Teacher pleads not guilty in bomb threats

An April preliminary hearing date has been set for a Silverado High School teacher who police say has confessed to making false bomb threats at the school.

Justice of the Peace Deborah Lippis set the April 2 hearing after Dylena Pierce's attorney, Bill Terry, waived her appearance and entered a not guilty plea on her behalf this morning.

According to Metro Police reports, Pierce, an English teacher, reported finding four threatening notes within a seven-day period at the end of October.

The first note, which Pierce said she found in her mailbox on Oct. 25, said that a bomb was going to go off soon. The school was evacuated twice and a bomb squad responded to the school with the police and fire departments.

The second and third notes were supposedly found Oct. 26 and Oct. 29 by Pierce. According to police reports, the notes "described a threat and problems in the future, but no specific threat."

Pierce told police she pulled a fire alarm at the school on Halloween after finding the fourth note, which was written in poem form, in her basket. The bomb squad was again called and school was canceled.

According to the Metro report, police began suspecting a staff member was behind the incidents and set up interviews, finger-printing sessions and polygraph examinations with Pierce and another teacher.

The other teacher was eliminated as a suspect, but Pierce canceled her polygraph examination, police reports indicate. During an interview the next day, Nov. 3, Pierce confessed to an FBI agent that she had composed all four notes.

Pierce then asked for permission to speak to her principal, and she was allowed to go to the high school to do so.

"She then confessed to (the principal) that she had sent all four notes, that she typed them at home and that she has since destroyed the computers and printers she typed them on," the police report states. "She indicated that all pieces were disposed of at various locations throughout the valley."

Pierce told her boss that she was seeking mental health help, the report states.
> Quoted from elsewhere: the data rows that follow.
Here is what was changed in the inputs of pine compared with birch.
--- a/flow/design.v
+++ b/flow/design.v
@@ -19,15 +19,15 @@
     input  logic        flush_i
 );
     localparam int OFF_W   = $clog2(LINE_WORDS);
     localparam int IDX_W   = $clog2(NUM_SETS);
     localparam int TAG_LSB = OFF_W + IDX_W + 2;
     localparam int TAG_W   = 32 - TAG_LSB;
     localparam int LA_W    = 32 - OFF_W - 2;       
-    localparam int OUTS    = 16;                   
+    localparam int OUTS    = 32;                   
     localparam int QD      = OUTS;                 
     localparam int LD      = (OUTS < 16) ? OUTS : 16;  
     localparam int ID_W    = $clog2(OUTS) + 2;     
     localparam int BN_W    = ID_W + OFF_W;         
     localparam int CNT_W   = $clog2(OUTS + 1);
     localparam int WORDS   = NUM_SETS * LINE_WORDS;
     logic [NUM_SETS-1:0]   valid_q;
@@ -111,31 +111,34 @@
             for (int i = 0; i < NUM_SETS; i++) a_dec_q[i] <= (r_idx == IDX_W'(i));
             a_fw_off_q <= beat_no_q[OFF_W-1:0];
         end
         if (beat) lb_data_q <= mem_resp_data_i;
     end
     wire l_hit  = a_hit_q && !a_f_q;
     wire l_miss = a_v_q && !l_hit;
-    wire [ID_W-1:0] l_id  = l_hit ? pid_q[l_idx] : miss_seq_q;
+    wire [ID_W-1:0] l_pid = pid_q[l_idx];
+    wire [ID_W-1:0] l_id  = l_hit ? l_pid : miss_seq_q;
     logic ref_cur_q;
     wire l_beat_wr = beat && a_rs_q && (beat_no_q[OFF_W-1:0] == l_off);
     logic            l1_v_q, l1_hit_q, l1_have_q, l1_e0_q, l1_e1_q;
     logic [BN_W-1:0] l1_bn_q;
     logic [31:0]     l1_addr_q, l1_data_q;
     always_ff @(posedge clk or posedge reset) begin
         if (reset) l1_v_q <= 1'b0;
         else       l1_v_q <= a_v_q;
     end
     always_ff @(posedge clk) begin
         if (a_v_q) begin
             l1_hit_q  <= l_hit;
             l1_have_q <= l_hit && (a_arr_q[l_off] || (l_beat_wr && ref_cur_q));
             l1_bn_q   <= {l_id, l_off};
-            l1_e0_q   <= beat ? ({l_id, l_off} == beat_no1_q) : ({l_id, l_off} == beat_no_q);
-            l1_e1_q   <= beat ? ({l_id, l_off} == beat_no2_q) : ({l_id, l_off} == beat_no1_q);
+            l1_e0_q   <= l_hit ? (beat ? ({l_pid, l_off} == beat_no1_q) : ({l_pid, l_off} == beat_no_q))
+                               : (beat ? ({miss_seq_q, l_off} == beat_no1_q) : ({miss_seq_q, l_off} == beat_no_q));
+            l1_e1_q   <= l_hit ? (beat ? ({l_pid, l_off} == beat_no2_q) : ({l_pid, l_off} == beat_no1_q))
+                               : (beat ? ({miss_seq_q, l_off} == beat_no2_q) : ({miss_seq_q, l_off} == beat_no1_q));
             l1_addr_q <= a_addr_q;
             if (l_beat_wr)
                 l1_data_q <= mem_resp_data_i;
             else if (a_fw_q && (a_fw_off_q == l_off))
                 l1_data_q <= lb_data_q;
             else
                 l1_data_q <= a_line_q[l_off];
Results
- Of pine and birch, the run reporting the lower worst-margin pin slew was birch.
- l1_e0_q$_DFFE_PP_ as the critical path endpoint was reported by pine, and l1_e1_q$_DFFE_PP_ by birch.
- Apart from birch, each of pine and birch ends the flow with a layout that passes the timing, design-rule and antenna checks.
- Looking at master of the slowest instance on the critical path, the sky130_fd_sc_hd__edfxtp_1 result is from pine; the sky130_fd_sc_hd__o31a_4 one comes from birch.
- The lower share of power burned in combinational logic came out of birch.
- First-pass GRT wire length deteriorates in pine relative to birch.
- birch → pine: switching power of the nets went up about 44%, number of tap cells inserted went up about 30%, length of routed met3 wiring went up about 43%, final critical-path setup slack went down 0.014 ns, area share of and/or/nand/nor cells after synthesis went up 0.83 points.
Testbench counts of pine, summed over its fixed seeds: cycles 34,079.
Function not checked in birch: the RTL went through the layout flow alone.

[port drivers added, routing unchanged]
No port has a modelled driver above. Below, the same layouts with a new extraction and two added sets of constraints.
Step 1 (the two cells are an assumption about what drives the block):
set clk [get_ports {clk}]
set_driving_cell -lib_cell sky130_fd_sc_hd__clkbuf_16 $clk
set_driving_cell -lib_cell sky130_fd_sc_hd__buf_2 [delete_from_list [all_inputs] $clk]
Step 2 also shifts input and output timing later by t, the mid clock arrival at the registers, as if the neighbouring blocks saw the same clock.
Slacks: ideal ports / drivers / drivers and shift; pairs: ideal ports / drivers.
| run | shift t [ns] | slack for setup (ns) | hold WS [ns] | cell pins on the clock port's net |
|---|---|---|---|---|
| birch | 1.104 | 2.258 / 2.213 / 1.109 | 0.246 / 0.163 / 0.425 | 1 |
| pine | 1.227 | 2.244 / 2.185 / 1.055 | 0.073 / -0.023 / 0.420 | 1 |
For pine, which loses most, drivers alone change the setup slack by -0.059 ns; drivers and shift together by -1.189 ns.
She was then handcuffed and arrested.

Pierce was charged with two counts of making bomb threats and two counts of turning in false fire alarms.

The bomb threat charges are felonies punishable by one to six years in prison and up to a $5,000 fine. The fire alarm charges, which are misdemeanors, are punishable by up to one year in jail and up to a $2,000 fine.

Calls to Eddie Goldman, the assistant superintendent of operations and staff relations for the Clark County School District, were not returned this morning.